*Directions*:
Return the following from the records below: each line, word for word, starting with the line that contains "else if (par_flag)" and going on through the line that contains "## worst min-delay path by stage", with nothing outside that range.

Source data
BEGIN

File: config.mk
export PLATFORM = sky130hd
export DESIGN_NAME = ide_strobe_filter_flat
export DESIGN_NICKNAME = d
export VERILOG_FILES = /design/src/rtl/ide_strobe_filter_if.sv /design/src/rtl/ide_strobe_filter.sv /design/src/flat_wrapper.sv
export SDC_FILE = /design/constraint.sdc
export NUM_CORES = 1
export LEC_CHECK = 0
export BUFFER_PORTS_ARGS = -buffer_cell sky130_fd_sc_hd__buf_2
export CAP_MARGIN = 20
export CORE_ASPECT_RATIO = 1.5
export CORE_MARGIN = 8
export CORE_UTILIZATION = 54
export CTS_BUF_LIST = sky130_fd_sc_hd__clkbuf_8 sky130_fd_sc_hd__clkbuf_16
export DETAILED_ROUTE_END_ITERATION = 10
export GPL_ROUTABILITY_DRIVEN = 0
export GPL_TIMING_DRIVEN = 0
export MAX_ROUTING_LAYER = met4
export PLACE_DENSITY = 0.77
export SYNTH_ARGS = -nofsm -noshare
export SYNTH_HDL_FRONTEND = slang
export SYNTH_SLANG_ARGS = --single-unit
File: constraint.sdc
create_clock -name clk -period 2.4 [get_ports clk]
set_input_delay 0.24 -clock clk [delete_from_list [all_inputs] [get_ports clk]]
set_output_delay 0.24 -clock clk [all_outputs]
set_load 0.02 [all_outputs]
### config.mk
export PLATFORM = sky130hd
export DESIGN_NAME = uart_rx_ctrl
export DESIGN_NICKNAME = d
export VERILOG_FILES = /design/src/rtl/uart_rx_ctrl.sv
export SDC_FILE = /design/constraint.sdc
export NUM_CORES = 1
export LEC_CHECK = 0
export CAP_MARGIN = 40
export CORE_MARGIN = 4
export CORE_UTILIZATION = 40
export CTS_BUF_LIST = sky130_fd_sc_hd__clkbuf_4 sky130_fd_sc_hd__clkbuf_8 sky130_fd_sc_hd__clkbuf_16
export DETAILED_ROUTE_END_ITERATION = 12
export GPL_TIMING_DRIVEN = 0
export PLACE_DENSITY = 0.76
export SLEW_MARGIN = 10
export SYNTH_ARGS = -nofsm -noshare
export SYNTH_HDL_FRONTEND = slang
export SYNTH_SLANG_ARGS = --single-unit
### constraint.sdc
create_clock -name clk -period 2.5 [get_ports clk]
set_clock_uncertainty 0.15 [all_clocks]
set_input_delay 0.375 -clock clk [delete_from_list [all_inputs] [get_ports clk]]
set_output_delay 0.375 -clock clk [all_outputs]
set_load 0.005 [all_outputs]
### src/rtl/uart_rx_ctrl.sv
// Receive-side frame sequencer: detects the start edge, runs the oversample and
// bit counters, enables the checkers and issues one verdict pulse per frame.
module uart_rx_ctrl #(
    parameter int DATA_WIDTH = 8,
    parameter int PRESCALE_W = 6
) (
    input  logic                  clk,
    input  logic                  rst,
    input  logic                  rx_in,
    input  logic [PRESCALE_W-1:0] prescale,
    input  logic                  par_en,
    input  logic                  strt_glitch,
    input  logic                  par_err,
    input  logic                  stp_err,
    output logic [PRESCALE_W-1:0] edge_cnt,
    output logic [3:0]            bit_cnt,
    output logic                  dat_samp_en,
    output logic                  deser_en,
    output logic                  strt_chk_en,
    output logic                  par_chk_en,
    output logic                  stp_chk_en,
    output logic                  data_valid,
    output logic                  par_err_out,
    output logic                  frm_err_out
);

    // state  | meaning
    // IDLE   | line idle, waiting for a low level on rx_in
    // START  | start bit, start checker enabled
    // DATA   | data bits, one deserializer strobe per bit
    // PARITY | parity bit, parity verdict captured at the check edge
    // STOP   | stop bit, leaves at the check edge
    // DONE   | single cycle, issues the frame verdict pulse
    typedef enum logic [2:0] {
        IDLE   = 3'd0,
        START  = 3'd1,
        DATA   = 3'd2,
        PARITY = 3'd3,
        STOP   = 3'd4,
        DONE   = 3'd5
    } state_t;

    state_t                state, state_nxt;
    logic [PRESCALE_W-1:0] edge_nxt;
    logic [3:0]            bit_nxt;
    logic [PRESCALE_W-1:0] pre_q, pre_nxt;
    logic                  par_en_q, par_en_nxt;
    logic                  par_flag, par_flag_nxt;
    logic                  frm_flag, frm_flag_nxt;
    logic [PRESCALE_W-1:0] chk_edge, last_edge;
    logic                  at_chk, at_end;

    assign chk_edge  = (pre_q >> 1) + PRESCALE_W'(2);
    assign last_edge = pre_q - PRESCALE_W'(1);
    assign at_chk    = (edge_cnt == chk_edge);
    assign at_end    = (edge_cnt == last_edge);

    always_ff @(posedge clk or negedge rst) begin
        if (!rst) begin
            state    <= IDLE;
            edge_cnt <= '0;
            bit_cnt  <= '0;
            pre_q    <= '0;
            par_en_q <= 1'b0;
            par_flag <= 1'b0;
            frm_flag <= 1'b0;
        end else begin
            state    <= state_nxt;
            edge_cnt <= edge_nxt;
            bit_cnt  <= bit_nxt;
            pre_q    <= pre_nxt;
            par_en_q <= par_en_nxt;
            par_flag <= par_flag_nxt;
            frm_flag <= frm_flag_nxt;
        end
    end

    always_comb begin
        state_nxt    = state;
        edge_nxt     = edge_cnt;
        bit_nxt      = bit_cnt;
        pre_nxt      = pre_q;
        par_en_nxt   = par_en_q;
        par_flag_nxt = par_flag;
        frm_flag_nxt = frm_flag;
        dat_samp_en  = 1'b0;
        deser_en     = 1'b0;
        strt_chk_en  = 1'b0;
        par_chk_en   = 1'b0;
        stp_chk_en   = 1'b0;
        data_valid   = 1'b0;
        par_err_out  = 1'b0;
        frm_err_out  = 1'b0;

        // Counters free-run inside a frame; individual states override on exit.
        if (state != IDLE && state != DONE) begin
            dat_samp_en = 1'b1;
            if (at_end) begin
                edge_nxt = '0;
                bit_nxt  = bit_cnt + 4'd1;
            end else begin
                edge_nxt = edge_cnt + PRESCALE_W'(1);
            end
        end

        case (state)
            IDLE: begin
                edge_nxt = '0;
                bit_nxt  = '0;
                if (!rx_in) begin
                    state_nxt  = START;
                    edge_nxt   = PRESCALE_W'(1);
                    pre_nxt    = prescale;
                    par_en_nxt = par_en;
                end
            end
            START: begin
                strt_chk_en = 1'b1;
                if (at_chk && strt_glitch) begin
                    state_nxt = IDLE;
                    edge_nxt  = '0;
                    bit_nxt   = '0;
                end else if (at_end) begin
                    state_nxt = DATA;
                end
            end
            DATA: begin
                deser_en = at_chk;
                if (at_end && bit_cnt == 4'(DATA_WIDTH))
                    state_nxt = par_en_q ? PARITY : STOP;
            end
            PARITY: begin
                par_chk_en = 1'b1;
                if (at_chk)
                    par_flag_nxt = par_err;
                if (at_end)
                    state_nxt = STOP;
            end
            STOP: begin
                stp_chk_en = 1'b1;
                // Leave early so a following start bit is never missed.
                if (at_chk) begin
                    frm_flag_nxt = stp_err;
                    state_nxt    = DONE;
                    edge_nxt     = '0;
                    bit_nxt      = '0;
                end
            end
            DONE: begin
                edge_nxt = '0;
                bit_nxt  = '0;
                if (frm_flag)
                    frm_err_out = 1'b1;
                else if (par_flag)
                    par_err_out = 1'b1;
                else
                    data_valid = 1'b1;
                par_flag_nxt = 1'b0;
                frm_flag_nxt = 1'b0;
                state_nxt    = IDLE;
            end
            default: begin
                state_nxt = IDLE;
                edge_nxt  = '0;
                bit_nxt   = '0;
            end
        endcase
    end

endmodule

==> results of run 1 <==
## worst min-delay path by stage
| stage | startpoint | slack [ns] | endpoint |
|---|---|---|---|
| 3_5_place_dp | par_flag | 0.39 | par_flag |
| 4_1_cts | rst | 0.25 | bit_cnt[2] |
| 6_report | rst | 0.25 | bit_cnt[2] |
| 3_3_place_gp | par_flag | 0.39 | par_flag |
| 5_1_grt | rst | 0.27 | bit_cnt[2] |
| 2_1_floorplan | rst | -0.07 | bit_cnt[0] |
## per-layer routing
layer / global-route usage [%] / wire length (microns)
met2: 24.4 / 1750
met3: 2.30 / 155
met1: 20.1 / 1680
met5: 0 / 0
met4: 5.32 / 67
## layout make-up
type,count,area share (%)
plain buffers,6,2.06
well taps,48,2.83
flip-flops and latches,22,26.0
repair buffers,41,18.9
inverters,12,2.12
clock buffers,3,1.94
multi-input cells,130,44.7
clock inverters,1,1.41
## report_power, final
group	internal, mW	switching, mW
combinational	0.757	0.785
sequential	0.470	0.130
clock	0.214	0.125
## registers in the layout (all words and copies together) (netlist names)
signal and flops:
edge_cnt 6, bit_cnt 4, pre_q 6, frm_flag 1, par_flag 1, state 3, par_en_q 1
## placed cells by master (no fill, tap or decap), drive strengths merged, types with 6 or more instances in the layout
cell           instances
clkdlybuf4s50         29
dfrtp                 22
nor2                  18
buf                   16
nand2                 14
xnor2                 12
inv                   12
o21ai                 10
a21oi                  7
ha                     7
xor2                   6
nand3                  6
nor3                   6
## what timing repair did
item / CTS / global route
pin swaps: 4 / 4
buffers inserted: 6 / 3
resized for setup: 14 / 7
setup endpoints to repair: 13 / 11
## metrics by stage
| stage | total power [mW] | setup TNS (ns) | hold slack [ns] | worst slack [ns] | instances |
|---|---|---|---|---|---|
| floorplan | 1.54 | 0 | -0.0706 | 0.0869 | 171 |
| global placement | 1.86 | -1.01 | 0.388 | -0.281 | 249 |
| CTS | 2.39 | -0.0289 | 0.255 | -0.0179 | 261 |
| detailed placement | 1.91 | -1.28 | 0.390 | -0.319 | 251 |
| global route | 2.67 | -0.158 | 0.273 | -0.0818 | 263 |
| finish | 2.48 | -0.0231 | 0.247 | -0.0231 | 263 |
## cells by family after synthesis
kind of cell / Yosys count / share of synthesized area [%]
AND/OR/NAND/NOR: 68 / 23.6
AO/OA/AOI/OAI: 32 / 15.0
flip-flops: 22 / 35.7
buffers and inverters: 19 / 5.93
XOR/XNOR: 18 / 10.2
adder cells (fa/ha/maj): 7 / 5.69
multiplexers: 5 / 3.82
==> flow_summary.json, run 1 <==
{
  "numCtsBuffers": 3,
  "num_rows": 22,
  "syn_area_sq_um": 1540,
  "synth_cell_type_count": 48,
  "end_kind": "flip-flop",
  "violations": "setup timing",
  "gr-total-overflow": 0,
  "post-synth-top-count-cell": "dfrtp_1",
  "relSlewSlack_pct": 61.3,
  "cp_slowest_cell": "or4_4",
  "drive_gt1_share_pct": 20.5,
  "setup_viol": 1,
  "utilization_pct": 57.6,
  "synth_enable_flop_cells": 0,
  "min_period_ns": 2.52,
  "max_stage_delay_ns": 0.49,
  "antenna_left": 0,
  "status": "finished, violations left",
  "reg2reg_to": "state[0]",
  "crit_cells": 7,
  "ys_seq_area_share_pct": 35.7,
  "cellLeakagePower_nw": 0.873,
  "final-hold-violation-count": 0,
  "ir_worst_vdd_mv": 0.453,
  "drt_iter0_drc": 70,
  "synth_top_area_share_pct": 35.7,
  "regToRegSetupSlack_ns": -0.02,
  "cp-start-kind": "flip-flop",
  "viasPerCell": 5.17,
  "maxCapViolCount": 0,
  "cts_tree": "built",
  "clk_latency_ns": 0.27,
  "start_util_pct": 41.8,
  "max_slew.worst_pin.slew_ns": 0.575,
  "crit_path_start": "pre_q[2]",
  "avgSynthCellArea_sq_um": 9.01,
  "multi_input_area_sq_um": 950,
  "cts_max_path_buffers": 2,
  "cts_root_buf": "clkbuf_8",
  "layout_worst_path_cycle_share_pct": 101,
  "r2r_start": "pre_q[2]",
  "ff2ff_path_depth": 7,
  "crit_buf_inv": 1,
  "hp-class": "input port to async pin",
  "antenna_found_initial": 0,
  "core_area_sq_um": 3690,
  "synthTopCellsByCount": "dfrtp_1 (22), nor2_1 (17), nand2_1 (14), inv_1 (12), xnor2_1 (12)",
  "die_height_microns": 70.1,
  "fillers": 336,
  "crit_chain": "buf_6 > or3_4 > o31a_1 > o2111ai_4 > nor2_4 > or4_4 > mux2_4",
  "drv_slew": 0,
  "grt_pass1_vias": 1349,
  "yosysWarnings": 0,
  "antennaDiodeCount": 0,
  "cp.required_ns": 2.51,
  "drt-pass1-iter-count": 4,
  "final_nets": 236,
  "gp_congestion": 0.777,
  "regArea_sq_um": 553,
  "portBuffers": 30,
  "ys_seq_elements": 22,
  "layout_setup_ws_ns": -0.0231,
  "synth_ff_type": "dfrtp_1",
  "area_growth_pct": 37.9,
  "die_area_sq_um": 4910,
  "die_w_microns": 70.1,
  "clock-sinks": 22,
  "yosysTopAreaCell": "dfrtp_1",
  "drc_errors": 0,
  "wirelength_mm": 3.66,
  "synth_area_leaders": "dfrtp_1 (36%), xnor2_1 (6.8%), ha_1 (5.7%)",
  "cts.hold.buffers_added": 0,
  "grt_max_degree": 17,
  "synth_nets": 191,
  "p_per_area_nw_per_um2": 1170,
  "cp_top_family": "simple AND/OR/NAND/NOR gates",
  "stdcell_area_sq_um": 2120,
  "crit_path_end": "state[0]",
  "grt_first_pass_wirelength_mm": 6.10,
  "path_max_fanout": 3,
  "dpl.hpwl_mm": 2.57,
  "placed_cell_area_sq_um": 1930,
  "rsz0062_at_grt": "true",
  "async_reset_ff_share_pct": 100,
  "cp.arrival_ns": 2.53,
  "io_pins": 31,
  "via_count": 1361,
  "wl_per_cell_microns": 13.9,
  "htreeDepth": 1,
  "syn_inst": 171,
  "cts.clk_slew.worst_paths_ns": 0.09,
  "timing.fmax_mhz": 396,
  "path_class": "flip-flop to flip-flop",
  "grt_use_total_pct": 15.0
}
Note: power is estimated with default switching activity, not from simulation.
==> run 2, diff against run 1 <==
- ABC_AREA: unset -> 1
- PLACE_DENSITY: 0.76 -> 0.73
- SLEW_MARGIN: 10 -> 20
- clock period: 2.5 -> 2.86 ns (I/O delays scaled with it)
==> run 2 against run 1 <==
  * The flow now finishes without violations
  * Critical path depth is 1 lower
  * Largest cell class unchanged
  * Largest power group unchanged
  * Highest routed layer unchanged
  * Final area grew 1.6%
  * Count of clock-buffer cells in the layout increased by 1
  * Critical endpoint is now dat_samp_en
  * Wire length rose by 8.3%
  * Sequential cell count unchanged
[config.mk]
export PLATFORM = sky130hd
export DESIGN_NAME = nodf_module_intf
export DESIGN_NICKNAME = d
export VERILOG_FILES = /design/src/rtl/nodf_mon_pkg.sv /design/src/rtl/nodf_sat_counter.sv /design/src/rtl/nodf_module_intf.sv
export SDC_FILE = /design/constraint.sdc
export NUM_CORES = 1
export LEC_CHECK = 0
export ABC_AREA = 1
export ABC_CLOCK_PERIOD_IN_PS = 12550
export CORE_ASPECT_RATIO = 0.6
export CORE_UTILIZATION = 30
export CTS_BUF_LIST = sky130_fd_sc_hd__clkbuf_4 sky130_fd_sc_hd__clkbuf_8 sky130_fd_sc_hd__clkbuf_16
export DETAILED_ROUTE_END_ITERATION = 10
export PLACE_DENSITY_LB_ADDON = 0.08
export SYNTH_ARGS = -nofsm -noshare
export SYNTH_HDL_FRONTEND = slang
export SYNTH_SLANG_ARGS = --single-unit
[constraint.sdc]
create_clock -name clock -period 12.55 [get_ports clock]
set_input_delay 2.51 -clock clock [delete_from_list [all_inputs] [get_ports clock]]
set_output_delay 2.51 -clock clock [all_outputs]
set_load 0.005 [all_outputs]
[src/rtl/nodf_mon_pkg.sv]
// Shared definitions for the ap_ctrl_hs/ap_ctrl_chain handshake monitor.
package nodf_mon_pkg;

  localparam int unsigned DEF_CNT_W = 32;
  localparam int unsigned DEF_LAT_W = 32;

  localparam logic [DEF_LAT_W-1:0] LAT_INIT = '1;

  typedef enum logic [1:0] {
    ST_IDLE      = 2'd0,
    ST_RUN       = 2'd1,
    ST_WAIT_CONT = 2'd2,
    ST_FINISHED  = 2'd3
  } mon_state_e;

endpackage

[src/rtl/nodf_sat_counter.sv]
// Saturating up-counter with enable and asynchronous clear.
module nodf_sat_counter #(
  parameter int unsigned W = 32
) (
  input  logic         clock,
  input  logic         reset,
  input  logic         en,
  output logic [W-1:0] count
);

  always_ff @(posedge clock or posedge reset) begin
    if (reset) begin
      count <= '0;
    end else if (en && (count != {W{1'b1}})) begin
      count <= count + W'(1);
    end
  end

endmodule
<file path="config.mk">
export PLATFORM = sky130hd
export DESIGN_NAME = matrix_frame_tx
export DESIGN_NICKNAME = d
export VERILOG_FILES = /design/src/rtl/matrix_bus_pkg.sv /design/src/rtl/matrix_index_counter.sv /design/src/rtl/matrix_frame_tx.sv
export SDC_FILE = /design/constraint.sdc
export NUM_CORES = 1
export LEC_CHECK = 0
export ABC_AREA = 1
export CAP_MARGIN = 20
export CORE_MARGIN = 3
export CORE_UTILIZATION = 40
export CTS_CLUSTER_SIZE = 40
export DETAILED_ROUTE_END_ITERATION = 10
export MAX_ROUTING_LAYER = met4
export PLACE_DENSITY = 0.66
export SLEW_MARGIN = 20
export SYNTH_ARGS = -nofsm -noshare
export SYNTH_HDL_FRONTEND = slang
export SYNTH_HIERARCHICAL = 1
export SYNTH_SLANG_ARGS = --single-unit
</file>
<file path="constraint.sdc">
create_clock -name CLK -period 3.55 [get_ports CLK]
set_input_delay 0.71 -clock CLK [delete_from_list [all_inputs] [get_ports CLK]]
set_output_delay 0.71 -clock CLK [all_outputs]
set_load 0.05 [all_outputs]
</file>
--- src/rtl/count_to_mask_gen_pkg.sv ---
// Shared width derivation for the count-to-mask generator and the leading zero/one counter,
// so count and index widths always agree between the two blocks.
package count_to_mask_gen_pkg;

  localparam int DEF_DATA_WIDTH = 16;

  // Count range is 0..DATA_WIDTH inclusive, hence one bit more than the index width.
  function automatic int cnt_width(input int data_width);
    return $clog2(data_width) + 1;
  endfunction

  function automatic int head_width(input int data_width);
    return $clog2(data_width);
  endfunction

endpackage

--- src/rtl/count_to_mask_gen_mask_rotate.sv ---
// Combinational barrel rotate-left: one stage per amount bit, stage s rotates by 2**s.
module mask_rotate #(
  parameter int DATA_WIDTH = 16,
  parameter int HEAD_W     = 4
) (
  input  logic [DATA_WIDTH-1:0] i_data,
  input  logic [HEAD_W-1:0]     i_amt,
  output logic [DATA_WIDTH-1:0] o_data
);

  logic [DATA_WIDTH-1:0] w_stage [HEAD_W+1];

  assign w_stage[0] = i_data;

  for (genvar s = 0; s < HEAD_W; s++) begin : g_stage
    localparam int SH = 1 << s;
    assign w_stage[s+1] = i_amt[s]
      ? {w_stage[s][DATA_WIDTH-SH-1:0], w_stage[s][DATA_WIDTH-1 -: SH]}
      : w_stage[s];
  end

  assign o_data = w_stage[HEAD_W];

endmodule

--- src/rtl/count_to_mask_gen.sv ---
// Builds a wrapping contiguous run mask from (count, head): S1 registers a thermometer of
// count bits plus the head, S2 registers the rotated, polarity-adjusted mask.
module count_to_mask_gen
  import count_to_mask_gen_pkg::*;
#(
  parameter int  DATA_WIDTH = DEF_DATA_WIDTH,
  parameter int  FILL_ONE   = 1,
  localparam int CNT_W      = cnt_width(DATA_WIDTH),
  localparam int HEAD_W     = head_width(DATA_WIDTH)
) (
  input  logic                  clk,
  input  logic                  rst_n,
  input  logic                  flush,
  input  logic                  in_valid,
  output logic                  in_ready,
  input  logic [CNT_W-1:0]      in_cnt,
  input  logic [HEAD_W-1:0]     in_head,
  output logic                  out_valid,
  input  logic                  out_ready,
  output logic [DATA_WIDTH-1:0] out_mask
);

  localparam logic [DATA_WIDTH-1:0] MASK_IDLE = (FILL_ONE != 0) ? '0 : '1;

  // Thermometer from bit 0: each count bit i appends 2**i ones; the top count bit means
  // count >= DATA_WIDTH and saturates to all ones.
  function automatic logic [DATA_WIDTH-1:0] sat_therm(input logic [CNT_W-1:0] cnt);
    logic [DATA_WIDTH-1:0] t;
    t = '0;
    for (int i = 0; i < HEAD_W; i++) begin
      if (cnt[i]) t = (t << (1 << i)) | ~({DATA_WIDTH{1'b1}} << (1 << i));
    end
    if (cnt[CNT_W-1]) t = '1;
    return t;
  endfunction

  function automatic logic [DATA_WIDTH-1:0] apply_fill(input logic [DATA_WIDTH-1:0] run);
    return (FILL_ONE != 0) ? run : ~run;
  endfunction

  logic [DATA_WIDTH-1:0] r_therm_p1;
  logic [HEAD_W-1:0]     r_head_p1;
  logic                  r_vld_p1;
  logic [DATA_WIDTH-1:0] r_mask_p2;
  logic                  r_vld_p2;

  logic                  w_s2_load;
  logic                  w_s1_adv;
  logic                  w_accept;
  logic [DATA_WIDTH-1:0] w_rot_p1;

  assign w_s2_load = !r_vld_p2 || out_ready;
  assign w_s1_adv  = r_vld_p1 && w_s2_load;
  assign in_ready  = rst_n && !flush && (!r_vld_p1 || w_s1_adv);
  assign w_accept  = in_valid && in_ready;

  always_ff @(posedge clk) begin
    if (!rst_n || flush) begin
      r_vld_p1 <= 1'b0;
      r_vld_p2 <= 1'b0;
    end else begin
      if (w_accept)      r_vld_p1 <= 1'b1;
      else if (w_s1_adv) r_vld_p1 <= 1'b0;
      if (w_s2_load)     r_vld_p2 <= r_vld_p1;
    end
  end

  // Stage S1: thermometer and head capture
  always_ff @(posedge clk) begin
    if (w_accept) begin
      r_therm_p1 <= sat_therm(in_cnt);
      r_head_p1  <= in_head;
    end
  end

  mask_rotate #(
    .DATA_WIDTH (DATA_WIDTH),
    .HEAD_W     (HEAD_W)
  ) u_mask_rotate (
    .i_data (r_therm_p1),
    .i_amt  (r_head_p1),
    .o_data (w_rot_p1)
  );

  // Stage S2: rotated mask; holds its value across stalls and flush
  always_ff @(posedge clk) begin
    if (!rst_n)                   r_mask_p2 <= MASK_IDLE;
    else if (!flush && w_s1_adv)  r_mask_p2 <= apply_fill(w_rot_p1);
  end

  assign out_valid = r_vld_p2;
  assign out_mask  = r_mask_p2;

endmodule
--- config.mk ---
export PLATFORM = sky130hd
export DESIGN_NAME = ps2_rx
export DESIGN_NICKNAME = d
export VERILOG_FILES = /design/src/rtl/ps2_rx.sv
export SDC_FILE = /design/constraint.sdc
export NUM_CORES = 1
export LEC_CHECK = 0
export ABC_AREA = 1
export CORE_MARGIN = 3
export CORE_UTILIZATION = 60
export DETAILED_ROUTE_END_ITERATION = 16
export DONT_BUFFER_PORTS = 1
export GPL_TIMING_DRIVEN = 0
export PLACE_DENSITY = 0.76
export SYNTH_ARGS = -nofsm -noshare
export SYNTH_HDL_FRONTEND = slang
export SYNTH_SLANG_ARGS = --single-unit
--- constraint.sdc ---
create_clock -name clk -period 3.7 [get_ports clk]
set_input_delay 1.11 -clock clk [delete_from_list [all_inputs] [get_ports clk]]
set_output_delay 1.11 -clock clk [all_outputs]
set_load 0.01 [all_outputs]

END

*Solved problem*:
                else if (par_flag)
                    par_err_out = 1'b1;
                else
                    data_valid = 1'b1;
                par_flag_nxt = 1'b0;
                frm_flag_nxt = 1'b0;
                state_nxt    = IDLE;
            end
            default: begin
                state_nxt = IDLE;
                edge_nxt  = '0;
                bit_nxt   = '0;
            end
        endcase
    end

endmodule

==> results of run 1 <==
## worst min-delay path by stage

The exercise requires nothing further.